- _Problem statement_:
In the records below, count every line that contains the word "make" and report only the total.

- _Supplied data_:
- Opening Delimiter -
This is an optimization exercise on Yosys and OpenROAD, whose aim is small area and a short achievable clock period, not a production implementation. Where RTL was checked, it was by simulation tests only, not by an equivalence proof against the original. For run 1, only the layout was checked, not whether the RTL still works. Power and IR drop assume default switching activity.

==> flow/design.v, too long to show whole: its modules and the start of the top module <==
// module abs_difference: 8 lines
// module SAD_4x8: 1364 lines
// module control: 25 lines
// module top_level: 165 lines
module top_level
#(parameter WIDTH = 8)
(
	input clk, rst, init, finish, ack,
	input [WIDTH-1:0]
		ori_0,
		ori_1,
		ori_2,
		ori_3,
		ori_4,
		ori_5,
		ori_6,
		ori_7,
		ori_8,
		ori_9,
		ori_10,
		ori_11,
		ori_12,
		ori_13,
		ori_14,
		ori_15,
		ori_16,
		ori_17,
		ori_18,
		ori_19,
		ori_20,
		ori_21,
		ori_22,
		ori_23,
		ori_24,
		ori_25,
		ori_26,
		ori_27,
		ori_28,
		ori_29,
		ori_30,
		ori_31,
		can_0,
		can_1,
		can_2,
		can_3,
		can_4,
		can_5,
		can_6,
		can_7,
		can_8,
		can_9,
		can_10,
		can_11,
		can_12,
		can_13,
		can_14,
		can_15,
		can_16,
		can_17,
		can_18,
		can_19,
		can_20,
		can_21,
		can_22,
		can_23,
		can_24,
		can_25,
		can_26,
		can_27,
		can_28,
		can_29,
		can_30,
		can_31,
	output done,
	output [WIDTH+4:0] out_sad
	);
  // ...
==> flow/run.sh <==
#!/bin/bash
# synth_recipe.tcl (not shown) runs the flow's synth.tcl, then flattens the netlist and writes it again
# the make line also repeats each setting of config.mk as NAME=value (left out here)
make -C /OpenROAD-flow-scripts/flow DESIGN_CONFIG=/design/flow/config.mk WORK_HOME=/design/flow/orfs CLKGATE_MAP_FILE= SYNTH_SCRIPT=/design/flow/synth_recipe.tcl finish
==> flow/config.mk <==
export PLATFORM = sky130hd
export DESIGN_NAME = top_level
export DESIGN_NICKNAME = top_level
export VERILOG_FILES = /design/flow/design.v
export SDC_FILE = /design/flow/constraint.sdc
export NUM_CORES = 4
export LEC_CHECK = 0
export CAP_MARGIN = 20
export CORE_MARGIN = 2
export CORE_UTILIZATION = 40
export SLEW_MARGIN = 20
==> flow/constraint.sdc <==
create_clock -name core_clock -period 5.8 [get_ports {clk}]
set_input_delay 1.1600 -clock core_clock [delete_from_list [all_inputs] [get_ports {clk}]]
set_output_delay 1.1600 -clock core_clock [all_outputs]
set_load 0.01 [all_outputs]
- Closing Delimiter -
- Opening Delimiter -
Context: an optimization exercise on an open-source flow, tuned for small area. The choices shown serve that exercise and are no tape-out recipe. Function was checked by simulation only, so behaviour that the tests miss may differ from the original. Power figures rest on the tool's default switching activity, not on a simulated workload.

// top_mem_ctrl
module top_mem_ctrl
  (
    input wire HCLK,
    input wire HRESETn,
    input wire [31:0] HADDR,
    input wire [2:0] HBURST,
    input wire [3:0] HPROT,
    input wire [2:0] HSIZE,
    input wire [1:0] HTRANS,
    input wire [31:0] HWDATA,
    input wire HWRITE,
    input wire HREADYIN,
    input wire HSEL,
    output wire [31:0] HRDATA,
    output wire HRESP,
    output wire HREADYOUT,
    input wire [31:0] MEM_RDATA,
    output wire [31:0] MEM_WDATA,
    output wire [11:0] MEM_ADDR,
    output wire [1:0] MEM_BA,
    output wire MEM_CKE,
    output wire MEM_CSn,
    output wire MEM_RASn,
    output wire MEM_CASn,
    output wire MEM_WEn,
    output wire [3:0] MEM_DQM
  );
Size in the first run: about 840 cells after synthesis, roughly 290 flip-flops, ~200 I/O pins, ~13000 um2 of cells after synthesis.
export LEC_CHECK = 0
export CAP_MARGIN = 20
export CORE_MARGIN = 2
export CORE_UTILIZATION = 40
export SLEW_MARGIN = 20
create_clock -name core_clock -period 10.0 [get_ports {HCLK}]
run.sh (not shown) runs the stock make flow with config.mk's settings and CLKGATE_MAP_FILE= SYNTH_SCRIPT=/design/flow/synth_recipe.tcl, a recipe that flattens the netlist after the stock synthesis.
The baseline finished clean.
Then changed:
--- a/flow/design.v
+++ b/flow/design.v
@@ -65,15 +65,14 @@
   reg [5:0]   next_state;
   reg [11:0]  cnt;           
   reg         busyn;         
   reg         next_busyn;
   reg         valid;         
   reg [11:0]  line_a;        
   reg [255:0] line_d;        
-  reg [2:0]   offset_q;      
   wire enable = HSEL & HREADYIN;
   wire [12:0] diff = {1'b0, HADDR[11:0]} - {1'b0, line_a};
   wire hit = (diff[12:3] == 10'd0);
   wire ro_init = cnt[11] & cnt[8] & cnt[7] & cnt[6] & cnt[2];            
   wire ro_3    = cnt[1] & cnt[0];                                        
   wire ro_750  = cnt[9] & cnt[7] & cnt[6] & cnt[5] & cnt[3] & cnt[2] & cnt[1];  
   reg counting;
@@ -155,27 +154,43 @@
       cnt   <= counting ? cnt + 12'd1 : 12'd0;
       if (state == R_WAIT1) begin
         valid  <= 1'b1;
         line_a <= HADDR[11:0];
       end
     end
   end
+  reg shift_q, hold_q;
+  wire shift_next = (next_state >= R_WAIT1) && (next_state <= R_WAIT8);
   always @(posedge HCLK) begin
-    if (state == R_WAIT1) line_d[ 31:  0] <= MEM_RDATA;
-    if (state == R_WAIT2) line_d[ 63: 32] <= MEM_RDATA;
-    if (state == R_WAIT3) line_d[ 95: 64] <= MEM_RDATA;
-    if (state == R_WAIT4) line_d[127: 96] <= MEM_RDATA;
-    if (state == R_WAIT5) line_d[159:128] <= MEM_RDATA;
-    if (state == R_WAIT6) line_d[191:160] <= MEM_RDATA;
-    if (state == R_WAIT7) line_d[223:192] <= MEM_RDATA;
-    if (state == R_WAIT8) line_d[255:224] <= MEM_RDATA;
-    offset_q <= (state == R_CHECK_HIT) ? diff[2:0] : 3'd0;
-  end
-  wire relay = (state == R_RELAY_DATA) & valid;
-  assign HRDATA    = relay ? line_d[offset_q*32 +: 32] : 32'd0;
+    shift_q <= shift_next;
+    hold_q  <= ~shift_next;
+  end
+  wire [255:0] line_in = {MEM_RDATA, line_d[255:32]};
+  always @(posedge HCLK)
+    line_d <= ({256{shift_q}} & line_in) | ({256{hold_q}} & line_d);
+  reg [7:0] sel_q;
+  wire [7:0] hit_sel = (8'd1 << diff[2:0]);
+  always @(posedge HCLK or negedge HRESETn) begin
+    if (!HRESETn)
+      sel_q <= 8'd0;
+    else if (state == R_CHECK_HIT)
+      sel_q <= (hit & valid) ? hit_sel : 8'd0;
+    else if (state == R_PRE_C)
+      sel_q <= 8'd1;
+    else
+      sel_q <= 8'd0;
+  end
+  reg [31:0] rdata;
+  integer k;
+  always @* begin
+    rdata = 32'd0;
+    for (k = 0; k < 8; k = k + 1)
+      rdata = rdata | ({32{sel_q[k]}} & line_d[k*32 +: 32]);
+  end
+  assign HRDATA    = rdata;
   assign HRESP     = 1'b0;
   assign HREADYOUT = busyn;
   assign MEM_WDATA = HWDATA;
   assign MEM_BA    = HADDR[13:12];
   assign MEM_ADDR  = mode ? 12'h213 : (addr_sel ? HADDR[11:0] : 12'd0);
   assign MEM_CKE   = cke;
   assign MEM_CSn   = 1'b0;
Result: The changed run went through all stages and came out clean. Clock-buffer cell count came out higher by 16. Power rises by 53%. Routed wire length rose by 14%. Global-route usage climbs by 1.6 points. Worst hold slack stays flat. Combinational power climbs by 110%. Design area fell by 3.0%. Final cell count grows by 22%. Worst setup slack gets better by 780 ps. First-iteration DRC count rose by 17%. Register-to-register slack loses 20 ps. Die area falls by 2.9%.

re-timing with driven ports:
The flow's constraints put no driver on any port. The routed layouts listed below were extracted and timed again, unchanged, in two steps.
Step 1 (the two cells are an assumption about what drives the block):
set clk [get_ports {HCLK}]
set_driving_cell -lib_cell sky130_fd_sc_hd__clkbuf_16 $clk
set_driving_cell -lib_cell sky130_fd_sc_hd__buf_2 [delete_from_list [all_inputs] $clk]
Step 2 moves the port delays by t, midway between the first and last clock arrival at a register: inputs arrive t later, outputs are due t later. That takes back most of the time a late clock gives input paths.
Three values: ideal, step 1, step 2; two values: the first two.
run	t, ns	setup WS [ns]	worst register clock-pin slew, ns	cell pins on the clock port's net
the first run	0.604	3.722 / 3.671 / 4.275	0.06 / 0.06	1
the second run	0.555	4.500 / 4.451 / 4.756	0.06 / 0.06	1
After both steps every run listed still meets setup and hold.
- Closing Delimiter -
- _Response to the task_:
3